Presentado en su colección de Alta Costura Otoño 2025, el look causó un silencio reverencial seguido de una ovación instantánea. En un desfile que en su mayor parte, se movió en una paleta de blancos y negros. De pronto como una punzada de vida en medio de la elegante penumbra, apareció un vestido que no solo se veía, sino que se sentía.
En medio de una procesión de siluetas esculturales y guiños astutos a los archivos de Elsa Schiaparelli, una modelo desfiló en un vestido de satén carmesí profundo y visceral. La pieza, de una simplicidad engañosa en su columna fluida, guardaba su drama en el pecho. Allí, expuesto y sin disculpas, un corazón anatómico tridimensional, rodeado de rubíes y pedrería roja, latía con un ritmo propio, mecánico y constante.

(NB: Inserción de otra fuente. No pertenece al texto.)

## src/hdl/ppurp_pkg.sv

```systemverilog
// Shared types and constants for the picture-unit register port.
// Used by ppurp_ram, ppurp_core and ppu_register_port_top; no dependencies.
package ppurp_pkg;

	// memory geometry
	localparam int NT_AW     = 11;
	localparam int SPR_AW    = 8;
	localparam int PAL_AW    = 5;
	localparam int NT_DEPTH  = 1 << NT_AW;
	localparam int SPR_DEPTH = 1 << SPR_AW;
	localparam int PAL_DEPTH = 1 << PAL_AW;

	localparam logic [7:0] NT_RESET_BYTE = 8'hFF;
	localparam logic [7:0] GRAY_MASK     = 8'h30;
	localparam logic [5:0] PAL_PAGE      = 6'h3F;

	// command codes
	typedef enum logic [2:0] {
		CMD_WRITE    = 3'd0,
		CMD_READ     = 3'd1,
		CMD_VBLANK   = 3'd2,
		CMD_OVERFLOW = 3'd3,
		CMD_SPR0_HIT = 3'd4,
		CMD_CLEAR    = 3'd5
	} cmd_t;

	// register window
	localparam logic [2:0] REG_CTRL     = 3'd0;
	localparam logic [2:0] REG_MASK     = 3'd1;
	localparam logic [2:0] REG_STATUS   = 3'd2;
	localparam logic [2:0] REG_OAM_ADDR = 3'd3;
	localparam logic [2:0] REG_OAM_DATA = 3'd4;
	localparam logic [2:0] REG_SCROLL   = 3'd5;
	localparam logic [2:0] REG_ADDR     = 3'd6;
	localparam logic [2:0] REG_DATA     = 3'd7;

	typedef enum logic {
		ST_IDLE,
		ST_RESP
	} state_t;

	typedef struct packed {
		logic              rd_en;
		logic              nt_we;
		logic              pal_we;
		logic              spr_we;
		logic [NT_AW-1:0]  nt_idx;
		logic [PAL_AW-1:0] pal_idx;
		logic [SPR_AW-1:0] spr_idx;
		logic [7:0]        wdata;
	} mem_req_t;

	typedef struct packed {
		logic [7:0] nt_rdata;
		logic [7:0] pal_rdata;
		logic [7:0] spr_rdata;
	} mem_rsp_t;

	typedef struct packed {
		logic [7:0]  read_data;
		logic [14:0] vram_address;
		logic [2:0]  fine_x;
		logic [7:0]  control;
		logic [7:0]  mask;
		logic        strobe;
	} result_t;

endpackage

```

## src/hdl/ppurp_core.sv

```systemverilog
// Register file, scroll address logic and two-phase sequencer of the
// register port. Depends on ppurp_pkg; drives the memories in ppurp_ram.
module ppurp_core (
	input  logic                clk,
	input  logic                arst_n,
	input  logic                in_valid,
	output logic                in_stall,
	input  logic [2:0]          command,
	input  logic [2:0]          reg_index,
	input  logic [7:0]          write_data,
	input  logic                mirroring,
	input  logic                clr_busy,
	input  logic                out_free,
	output ppurp_pkg::mem_req_t mem_req,
	input  ppurp_pkg::mem_rsp_t mem_rsp,
	output logic                commit,
	output ppurp_pkg::result_t  result
);
	import ppurp_pkg::*;

	state_t state_q, state_d;
	logic   accept;

	// latched transaction
	logic [2:0] cmd_q, reg_q;
	logic [7:0] data_q;

	// architectural state
	logic [7:0]  ctrl_q, mask_q, ptr_q, rbuf_q, latch_q;
	logic [2:0]  flags_q, fx_q;
	logic [14:0] tmp_q, cur_q;
	logic        tog_q;

	logic [7:0]  ctrl_d, mask_d, ptr_d, rbuf_d, latch_d;
	logic [2:0]  flags_d, fx_d;
	logic [14:0] tmp_d, cur_d;
	logic        tog_d, strobe_d;

	logic [13:0] addr;
	logic        in_pattern, in_palette, in_nt;
	logic [13:0] addr_next;
	logic [7:0]  vram_val;

	// sequencer
	always_ff @(posedge clk or negedge arst_n) begin
		if (!arst_n)
			state_q <= ST_IDLE;
		else
			state_q <= state_d;
	end

	always_comb begin
		state_d  = state_q;
		in_stall = 1'b1;
		accept   = 1'b0;
		commit   = 1'b0;
		case (state_q)
			ST_IDLE: begin
				in_stall = clr_busy;
				accept   = in_valid && !clr_busy;
				if (accept)
					state_d = ST_RESP;
			end
			ST_RESP: begin
				commit = out_free;
				if (out_free)
					state_d = ST_IDLE;
			end
			default: state_d = ST_IDLE;
		endcase
	end

	always_ff @(posedge clk) begin
		if (accept) begin
			cmd_q  <= command;
			reg_q  <= reg_index;
			data_q <= write_data;
		end
	end

	// address decode
	assign addr       = cur_q[13:0];
	assign in_pattern = !addr[13];
	assign in_palette = addr[13:8] == PAL_PAGE;
	assign in_nt      = !in_pattern && !in_palette;
	assign addr_next  = addr + (ctrl_q[2] ? 14'd32 : 14'd1);

	// memory requests: read on accept, write on commit
	always_comb begin
		mem_req.rd_en   = accept;
		mem_req.nt_idx  = {mirroring ? addr[11] : addr[10], addr[9:0]};
		mem_req.pal_idx = (addr[4] && addr[1:0] == 2'b00) ? {1'b0, addr[3:0]} : addr[4:0];
		mem_req.spr_idx = ptr_q;
		mem_req.wdata   = data_q;
		mem_req.nt_we   = commit && cmd_q == CMD_WRITE && reg_q == REG_DATA && in_nt;
		mem_req.pal_we  = commit && cmd_q == CMD_WRITE && reg_q == REG_DATA && in_palette;
		mem_req.spr_we  = commit && cmd_q == CMD_WRITE && reg_q == REG_OAM_DATA;
	end

	// byte seen by a data read
	always_comb begin
		if (in_pattern)
			vram_val = '0;
		else if (in_nt)
			vram_val = mem_rsp.nt_rdata;
		else
			vram_val = mem_rsp.pal_rdata & (mask_q[0] ? GRAY_MASK : 8'hFF);
	end

	// next state of the register file
	always_comb begin
		ctrl_d   = ctrl_q;
		mask_d   = mask_q;
		ptr_d    = ptr_q;
		rbuf_d   = rbuf_q;
		latch_d  = latch_q;
		flags_d  = flags_q;
		fx_d     = fx_q;
		tmp_d    = tmp_q;
		cur_d    = cur_q;
		tog_d    = tog_q;
		strobe_d = 1'b0;
		case (cmd_q)
			CMD_WRITE: begin
				latch_d = data_q;
				case (reg_q)
					REG_CTRL: begin
						ctrl_d       = data_q;
						tmp_d[11:10] = data_q[1:0];
					end
					REG_MASK:     mask_d = data_q;
					REG_OAM_ADDR: ptr_d  = data_q;
					REG_OAM_DATA: ptr_d  = ptr_q + 8'd1;
					REG_SCROLL: begin
						if (!tog_q) begin
							fx_d       = data_q[2:0];
							tmp_d[4:0] = data_q[7:3];
						end else begin
							tmp_d[14:12] = data_q[2:0];
							tmp_d[9:5]   = data_q[7:3];
						end
						tog_d = !tog_q;
					end
					REG_ADDR: begin
						if (!tog_q) begin
							tmp_d = {1'b0, data_q[5:0], tmp_q[7:0]};
						end else begin
							tmp_d = {tmp_q[14:8], data_q};
							cur_d = {tmp_q[14:8], data_q};
						end
						tog_d = !tog_q;
					end
					REG_DATA: begin
						strobe_d = in_pattern;
						cur_d    = {cur_q[14], addr_next};
					end
					default: ;
				endcase
			end
			CMD_READ: begin
				case (reg_q)
					REG_STATUS: begin
						latch_d    = {flags_q, latch_q[4:0]};
						flags_d[2] = 1'b0;
						tog_d      = 1'b0;
					end
					REG_OAM_DATA: latch_d = mem_rsp.spr_rdata;
					REG_DATA: begin
						// palette reads skip the buffer
						rbuf_d  = vram_val;
						latch_d = in_palette ? vram_val : rbuf_q;
						cur_d   = {cur_q[14], addr_next};
					end
					default: ;
				endcase
			end
			CMD_VBLANK:   flags_d[2] = 1'b1;
			CMD_OVERFLOW: flags_d[0] = 1'b1;
			CMD_SPR0_HIT: flags_d[1] = 1'b1;
			CMD_CLEAR:    flags_d    = '0;
			default: ;
		endcase
	end

	always_ff @(posedge clk or negedge arst_n) begin
		if (!arst_n) begin
			ctrl_q  <= '0;
			mask_q  <= '0;
			ptr_q   <= '0;
			rbuf_q  <= '0;
			latch_q <= '0;
			flags_q <= '0;
			fx_q    <= '0;
			tmp_q   <= '0;
			cur_q   <= '0;
			tog_q   <= 1'b0;
		end else if (commit) begin
			ctrl_q  <= ctrl_d;
			mask_q  <= mask_d;
			ptr_q   <= ptr_d;
			rbuf_q  <= rbuf_d;
			latch_q <= latch_d;
			flags_q <= flags_d;
			fx_q    <= fx_d;
			tmp_q   <= tmp_d;
			cur_q   <= cur_d;
			tog_q   <= tog_d;
		end
	end

	assign result = '{
		read_data:    latch_d,
		vram_address: cur_d,
		fine_x:       fx_d,
		control:      ctrl_d,
		mask:         mask_d,
		strobe:       strobe_d
	};

	// checks
	a_no_write_in_clear: assert property (@(posedge clk) disable iff (!arst_n)
		clr_busy |-> !(mem_req.nt_we || mem_req.pal_we || mem_req.spr_we))
		else $error("memory write during clearing sweep");

	a_hold_when_blocked: assert property (@(posedge clk) disable iff (!arst_n)
		(state_q == ST_RESP && !out_free) |=> (state_q == ST_RESP && $stable(cmd_q)
			&& $stable(reg_q) && $stable(data_q)))
		else $error("pending transaction lost while output blocked");

	a_strobe_source: assert property (@(posedge clk) disable iff (!arst_n)
		(commit && strobe_d) |-> (cmd_q == CMD_WRITE && reg_q == REG_DATA))
		else $error("pattern strobe without a data write");

	a_incr_keeps_bit14: assert property (@(posedge clk) disable iff (!arst_n)
		(commit && reg_q == REG_DATA && (cmd_q == CMD_WRITE || cmd_q == CMD_READ))
			|=> cur_q[14] == $past(cur_q[14]))
		else $error("address increment disturbed bit 14");

	a_accept_only_idle: assert property (@(posedge clk) disable iff (!arst_n)
		accept |-> (state_q == ST_IDLE && !clr_busy))
		else $error("transaction accepted while busy");

endmodule
```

El murmullo de la sala se convirtió en un asombro colectivo. No era una simple joya; era una declaración, una pieza de performance art que se contraía y pulsaba, imitando el órgano que nos da la vida. Este corazón, una maravilla de la artesanía y la ingeniería, es un homenaje directo a una de las colaboraciones más icónicas de la fundadora de la casa: la joya de “The Royal Heart” (El Corazón Real), creada por Salvador Dalí en 1953, que también presentaba un mecanismo de latido.
Roseberry, con su agudo sentido de la historia y su visión vanguardista, no se detuvo ahí. El surrealismo del vestido continuaba en su construcción. La espalda de la prenda esta esculpida en el mismo satén para recrear la forma de un torso femenino, con senos y abdomen definidos, creando la extraña y cautivadora ilusión de que la modelo llevaba la cabeza al revés. Era una pieza que desafiaba la percepción, fusionando el frente con la espalda, lo interno con lo externo, la vida con el arte.
Este vestido rojo sangre fue el clímax de una colección que, por lo demás, exploraba una elegancia más contenida pero igualmente potente. En una era de moda rápida y tendencias efímeras, el corazón palpitante de Schiaparelli es un poderoso recordatorio del propósito de la Alta Costura. No se trata solo de crear ropa hermosa, sino de evocar emociones, contar historias y empujar los límites de lo posible. Daniel Roseberry no solo ha diseñado un vestido; ha creado un momento inolvidable, demostrando una vez más que el legado de Schiaparelli no está en un museo, sino que sigue latiendo, más fuerte que nunca, en el corazón de la moda.